Donald Trump and Liberation Day
Liberation Day
With the initiative announced yesterday evening on global television by the U.S. President Donald Trump, the United States has effectively declared a war—albeit "only" commercial—that threatens to plunge the world into a dark historical period. The media impact of last night’s broadcast, entitled by the elderly tycoon as "Liberation Day," instantly shattered the principle of globalization upon which the global economy has developed, albeit unevenly.
Trump's initiative appears as a return to isolationist policies which, rather than boosting domestic production, risk triggering a dangerous spiral of trade tensions, severely harming international cooperation, and producing effects opposite to those intended, prejudicing both the global economy and the United States itself.
Facing difficulties due to his inability to deliver on his bold statements of immediate pacification in Ukraine and Palestine, where violence continues and peaceful solutions remain distant, the American president seeks to fulfill another of his electoral promises under "Make America Great Again," opening a new, equally dangerous global front. He intends to modulate tariffs based on countries, reserving a 20% tax on all imported products from Europe, accused of behaving like thieves. The stated goal is to bring global companies’ production back within U.S. borders—an objective highly improbable in the short term, which will undoubtedly face opposition from the involved nations. Within the United States, despite apparent protectionist intentions, this move could prove counterproductive, driving up consumer prices and inflation, potentially curbing economic growth, and adversely impacting precisely the workers Trump aims to protect.

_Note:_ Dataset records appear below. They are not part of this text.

## src/rtl/lpx_pkg.sv

```systemverilog
package lpx_pkg;
  typedef enum logic [1:0] {
    OP_READ  = 2'd0,
    OP_WRITE = 2'd1,
    OP_TRIM  = 2'd2,
    OP_READX = 2'd3
  } lpx_op_e;
endpackage

```

## src/rtl/lpx_alloc.sv

```systemverilog
module lpx_alloc #(
  parameter int NUM_BLOCKS      = 6,
  parameter int PAGES_PER_BLOCK = 4,
  localparam int BLK_W = $clog2(NUM_BLOCKS),
  localparam int PG_W  = $clog2(PAGES_PER_BLOCK)
) (
  input  logic             clk,
  input  logic             rst_n,
  input  logic             take,
  input  logic             erase_vld,
  input  logic [BLK_W-1:0] erase_blk,
  input  logic             erase_cnt_zero,
  output logic             grant,
  output logic [BLK_W-1:0] alloc_blk,
  output logic [PG_W-1:0]  alloc_pg,
  output logic             full,
  output logic             erase_accept
);
  localparam logic [PG_W:0] WP_END = (PG_W+1)'(PAGES_PER_BLOCK);

  logic [NUM_BLOCKS-1:0] erased;
  logic [BLK_W-1:0]      act_blk;
  logic [PG_W:0]         wptr;
  logic                  act_used_up;
  logic                  have_free;
  logic [BLK_W-1:0]      free_idx;

  function automatic logic [BLK_W-1:0] lowest_set(input logic [NUM_BLOCKS-1:0] v);
    logic [BLK_W-1:0] r;
    r = '0;
    for (int i = NUM_BLOCKS - 1; i >= 0; i--) if (v[i]) r = BLK_W'(i);
    return r;
  endfunction

  assign act_used_up  = (wptr == WP_END);
  assign have_free    = |erased;
  assign free_idx     = lowest_set(erased);
  assign grant        = take && (!act_used_up || have_free);
  assign alloc_blk    = act_used_up ? free_idx : act_blk;
  assign alloc_pg     = act_used_up ? '0 : wptr[PG_W-1:0];
  assign full         = act_used_up && !have_free;
  assign erase_accept = erase_vld && erase_cnt_zero && (int'(erase_blk) < NUM_BLOCKS)
                        && !erased[erase_blk] && (erase_blk != act_blk);

  always_ff @(posedge clk or negedge rst_n) begin
    if (!rst_n) begin
      erased  <= {{(NUM_BLOCKS-1){1'b1}}, 1'b0};
      act_blk <= '0;
      wptr    <= '0;
    end else begin
      for (int b = 0; b < NUM_BLOCKS; b++) begin
        if (erase_accept && erase_blk == BLK_W'(b)) erased[b] <= 1'b1;
        else if (grant && act_used_up && free_idx == BLK_W'(b)) erased[b] <= 1'b0;
      end
      if (grant) begin
        if (act_used_up) begin
          act_blk <= free_idx;
          wptr    <= (PG_W+1)'(1);
        end else begin
          wptr <= wptr + 1'b1;
        end
      end
    end
  end

  p_erase_clears_full_r8: assert property (@(posedge clk) disable iff (!rst_n)
    full && erase_accept |=> !full);
  p_wptr_bound_r2: assert property (@(posedge clk) disable iff (!rst_n)
    wptr <= WP_END);
  p_new_block_opens_r3: assert property (@(posedge clk) disable iff (!rst_n)
    grant && act_used_up |=> wptr == (PG_W+1)'(1) && act_blk == $past(free_idx));
endmodule

```

## src/rtl/lpx_valid_track.sv

```systemverilog
module lpx_valid_track #(
  parameter int NUM_BLOCKS      = 6,
  parameter int PAGES_PER_BLOCK = 4,
  localparam int BLK_W = $clog2(NUM_BLOCKS),
  localparam int PG_W  = $clog2(PAGES_PER_BLOCK),
  localparam int PPN_W = BLK_W + PG_W,
  localparam int CNT_W = $clog2(PAGES_PER_BLOCK + 1),
  localparam int PHYS  = NUM_BLOCKS * PAGES_PER_BLOCK
) (
  input  logic                        clk,
  input  logic                        rst_n,
  input  logic                        set_vld,
  input  logic [PPN_W-1:0]            set_ppn,
  input  logic                        clr_vld,
  input  logic [PPN_W-1:0]            clr_ppn,
  output logic [NUM_BLOCKS*CNT_W-1:0] cnt_flat
);
  logic [PHYS-1:0] pv;

  function automatic logic [CNT_W-1:0] step_cnt(input logic [CNT_W-1:0] c,
                                                input logic up, input logic down);
    return c + CNT_W'(up) - CNT_W'(down);
  endfunction

  for (genvar p = 0; p < PHYS; p++) begin : g_page
    always_ff @(posedge clk or negedge rst_n) begin
      if (!rst_n) pv[p] <= 1'b0;
      else if (set_vld && set_ppn == PPN_W'(p)) pv[p] <= 1'b1;
      else if (clr_vld && clr_ppn == PPN_W'(p)) pv[p] <= 1'b0;
    end
  end

  for (genvar b = 0; b < NUM_BLOCKS; b++) begin : g_blk
    logic [CNT_W-1:0] cnt;
    logic inc, dec;
    assign inc = set_vld && set_ppn[PPN_W-1:PG_W] == BLK_W'(b);
    assign dec = clr_vld && clr_ppn[PPN_W-1:PG_W] == BLK_W'(b);
    always_ff @(posedge clk or negedge rst_n) begin
      if (!rst_n) cnt <= '0;
      else        cnt <= step_cnt(cnt, inc, dec);
    end
    assign cnt_flat[b*CNT_W +: CNT_W] = cnt;

    p_cnt_matches_bits_r10: assert property (@(posedge clk) disable iff (!rst_n)
      int'(cnt) == $countones(pv[b*PAGES_PER_BLOCK +: PAGES_PER_BLOCK]));
    p_cnt_bound_r10: assert property (@(posedge clk) disable iff (!rst_n)
      int'(cnt) <= PAGES_PER_BLOCK);
  end

  p_write_fresh_page_r2: assert property (@(posedge clk) disable iff (!rst_n)
    set_vld |-> !pv[set_ppn]);
  p_clear_was_valid_r4: assert property (@(posedge clk) disable iff (!rst_n)
    clr_vld |-> pv[clr_ppn]);
endmodule

```

## src/rtl/lpage_xlate.sv

```systemverilog
module lpage_xlate #(
  parameter int LOG_PAGES       = 16,
  parameter int NUM_BLOCKS      = 6,
  parameter int PAGES_PER_BLOCK = 4,
  localparam int LPN_W = $clog2(LOG_PAGES),
  localparam int BLK_W = $clog2(NUM_BLOCKS),
  localparam int PG_W  = $clog2(PAGES_PER_BLOCK),
  localparam int PPN_W = BLK_W + PG_W,
  localparam int CNT_W = $clog2(PAGES_PER_BLOCK + 1)
) (
  input  logic             clk,
  input  logic             rst_n,
  input  logic             req_valid,
  input  logic [1:0]       req_op,
  input  logic [LPN_W-1:0] req_lpn,
  input  logic             erase_valid,
  input  logic [BLK_W-1:0] erase_blk,
  input  logic [BLK_W-1:0] q_blk,
  output logic             rsp_valid,
  output logic             rsp_ok,
  output logic [PPN_W-1:0] rsp_ppn,
  output logic             full,
  output logic [CNT_W-1:0] q_cnt
);
  import lpx_pkg::*;

  logic [PPN_W-1:0]            map_ppn [LOG_PAGES];
  logic [LOG_PAGES-1:0]        map_vld;
  logic [NUM_BLOCKS*CNT_W-1:0] cnt_flat;
  logic                        is_wr, is_trim, old_vld, grant, erase_accept;
  logic [PPN_W-1:0]            old_ppn, new_ppn;
  logic [BLK_W-1:0]            alloc_blk;
  logic [PG_W-1:0]             alloc_pg;
  logic                        set_vld, clr_vld;

  function automatic logic [CNT_W-1:0] cnt_of(input logic [NUM_BLOCKS*CNT_W-1:0] f,
                                              input logic [BLK_W-1:0] blk);
    if (int'(blk) >= NUM_BLOCKS) return '0;
    return f[int'(blk)*CNT_W +: CNT_W];
  endfunction

  assign is_wr   = req_valid && lpx_op_e'(req_op) == OP_WRITE;
  assign is_trim = req_valid && lpx_op_e'(req_op) == OP_TRIM;
  assign old_vld = map_vld[req_lpn];
  assign old_ppn = map_ppn[req_lpn];
  assign new_ppn = {alloc_blk, alloc_pg};
  assign set_vld = grant;
  assign clr_vld = (grant || is_trim) && old_vld;
  assign q_cnt   = cnt_of(cnt_flat, q_blk);

  lpx_alloc #(.NUM_BLOCKS(NUM_BLOCKS), .PAGES_PER_BLOCK(PAGES_PER_BLOCK)) alloc_i (
    .clk(clk), .rst_n(rst_n), .take(is_wr), .erase_vld(erase_valid),
    .erase_blk(erase_blk), .erase_cnt_zero(cnt_of(cnt_flat, erase_blk) == '0),
    .grant(grant), .alloc_blk(alloc_blk), .alloc_pg(alloc_pg), .full(full),
    .erase_accept(erase_accept));

  lpx_valid_track #(.NUM_BLOCKS(NUM_BLOCKS), .PAGES_PER_BLOCK(PAGES_PER_BLOCK)) track_i (
    .clk(clk), .rst_n(rst_n), .set_vld(set_vld), .set_ppn(new_ppn),
    .clr_vld(clr_vld), .clr_ppn(old_ppn), .cnt_flat(cnt_flat));

  always_ff @(posedge clk or negedge rst_n) begin
    if (!rst_n) begin
      map_vld   <= '0;
      for (int i = 0; i < LOG_PAGES; i++) map_ppn[i] <= '0;
      rsp_valid <= 1'b0;
      rsp_ok    <= 1'b0;
      rsp_ppn   <= '0;
    end else begin
      rsp_valid <= req_valid;
      if (req_valid) begin
        if (is_wr) begin
          rsp_ok  <= grant;
          rsp_ppn <= grant ? new_ppn : '0;
        end else begin
          rsp_ok  <= old_vld;
          rsp_ppn <= old_vld ? old_ppn : '0;
        end
      end
      if (grant) begin
        map_vld[req_lpn] <= 1'b1;
        map_ppn[req_lpn] <= new_ppn;
      end else if (is_trim) begin
        map_vld[req_lpn] <= 1'b0;
      end
    end
  end

  p_resp_follows_req_r9: assert property (@(posedge clk) disable iff (!rst_n)
    req_valid |=> rsp_valid);
  p_no_spurious_resp_r9: assert property (@(posedge clk) disable iff (!rst_n)
    !req_valid |=> !rsp_valid);
  p_full_rejects_r7: assert property (@(posedge clk) disable iff (!rst_n)
    is_wr && full |=> rsp_valid && !rsp_ok);
  p_trim_miss_r5: assert property (@(posedge clk) disable iff (!rst_n)
    is_trim && !old_vld |=> !rsp_ok && rsp_ppn == '0);
endmodule

```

Globally, analysts such as Fitch Ratings have already sounded alarms over a concrete risk of recession in many affected countries, significantly impacting economies like China, Japan, and South Korea, vital to world economic dynamics.
Trump’s new tariffs will significantly affect the Italian economy, impacting several key sectors and the country’s overall growth prospects.
Confindustria revised downward Italy's GDP growth forecasts for 2025, now at 0.6%, compared to the government’s earlier estimate of 1.2%. Under a full trade-war scenario, growth could further shrink to 0.2% in 2025 and 0.3% in 2026.
Italian sectors most vulnerable to tariffs include:
Agro-food: A 20% tariff on Italian food products could increase prices for American consumers by approximately 1.6 billion euros, resulting in reduced sales and intensified "Italian sounding" phenomena.
Automotive: A 25% tariff on automobile and component imports could severely impact Italian exports to the U.S., negatively affecting the national automotive industry.
Pharmaceuticals, fashion, and industrial machinery: Highly export-dependent sectors facing significant impacts due to new tariffs.
The European nautical sector finds itself in a particularly delicate situation. Tariff escalations risk severely penalizing this sector, threatening the competitiveness of European companies in the American market, severely damaging exports, and jeopardizing employment, especially within small and medium-sized enterprises.
Confindustria President Emanuele Orsini emphasized the urgency of negotiations with the U.S. administration to prevent further escalations, proposing measures such as ECB interest rate cuts and new trade agreements to mitigate tariff impacts.
Italian Prime Minister Giorgia Meloni expressed concerns regarding tariffs’ consequences on Italian producers, stressing the importance of avoiding a trade war and highlighting the need for measured, dialogue-oriented responses.
Affected countries, including China and the European Union, expressed significant concern, announcing possible retaliatory measures and highlighting the risks of an escalation that could further compromise global economic stability. Ursula von der Leyen, President of the European Commission, reiterated her determination to implement targeted countermeasures while keeping diplomatic negotiations open.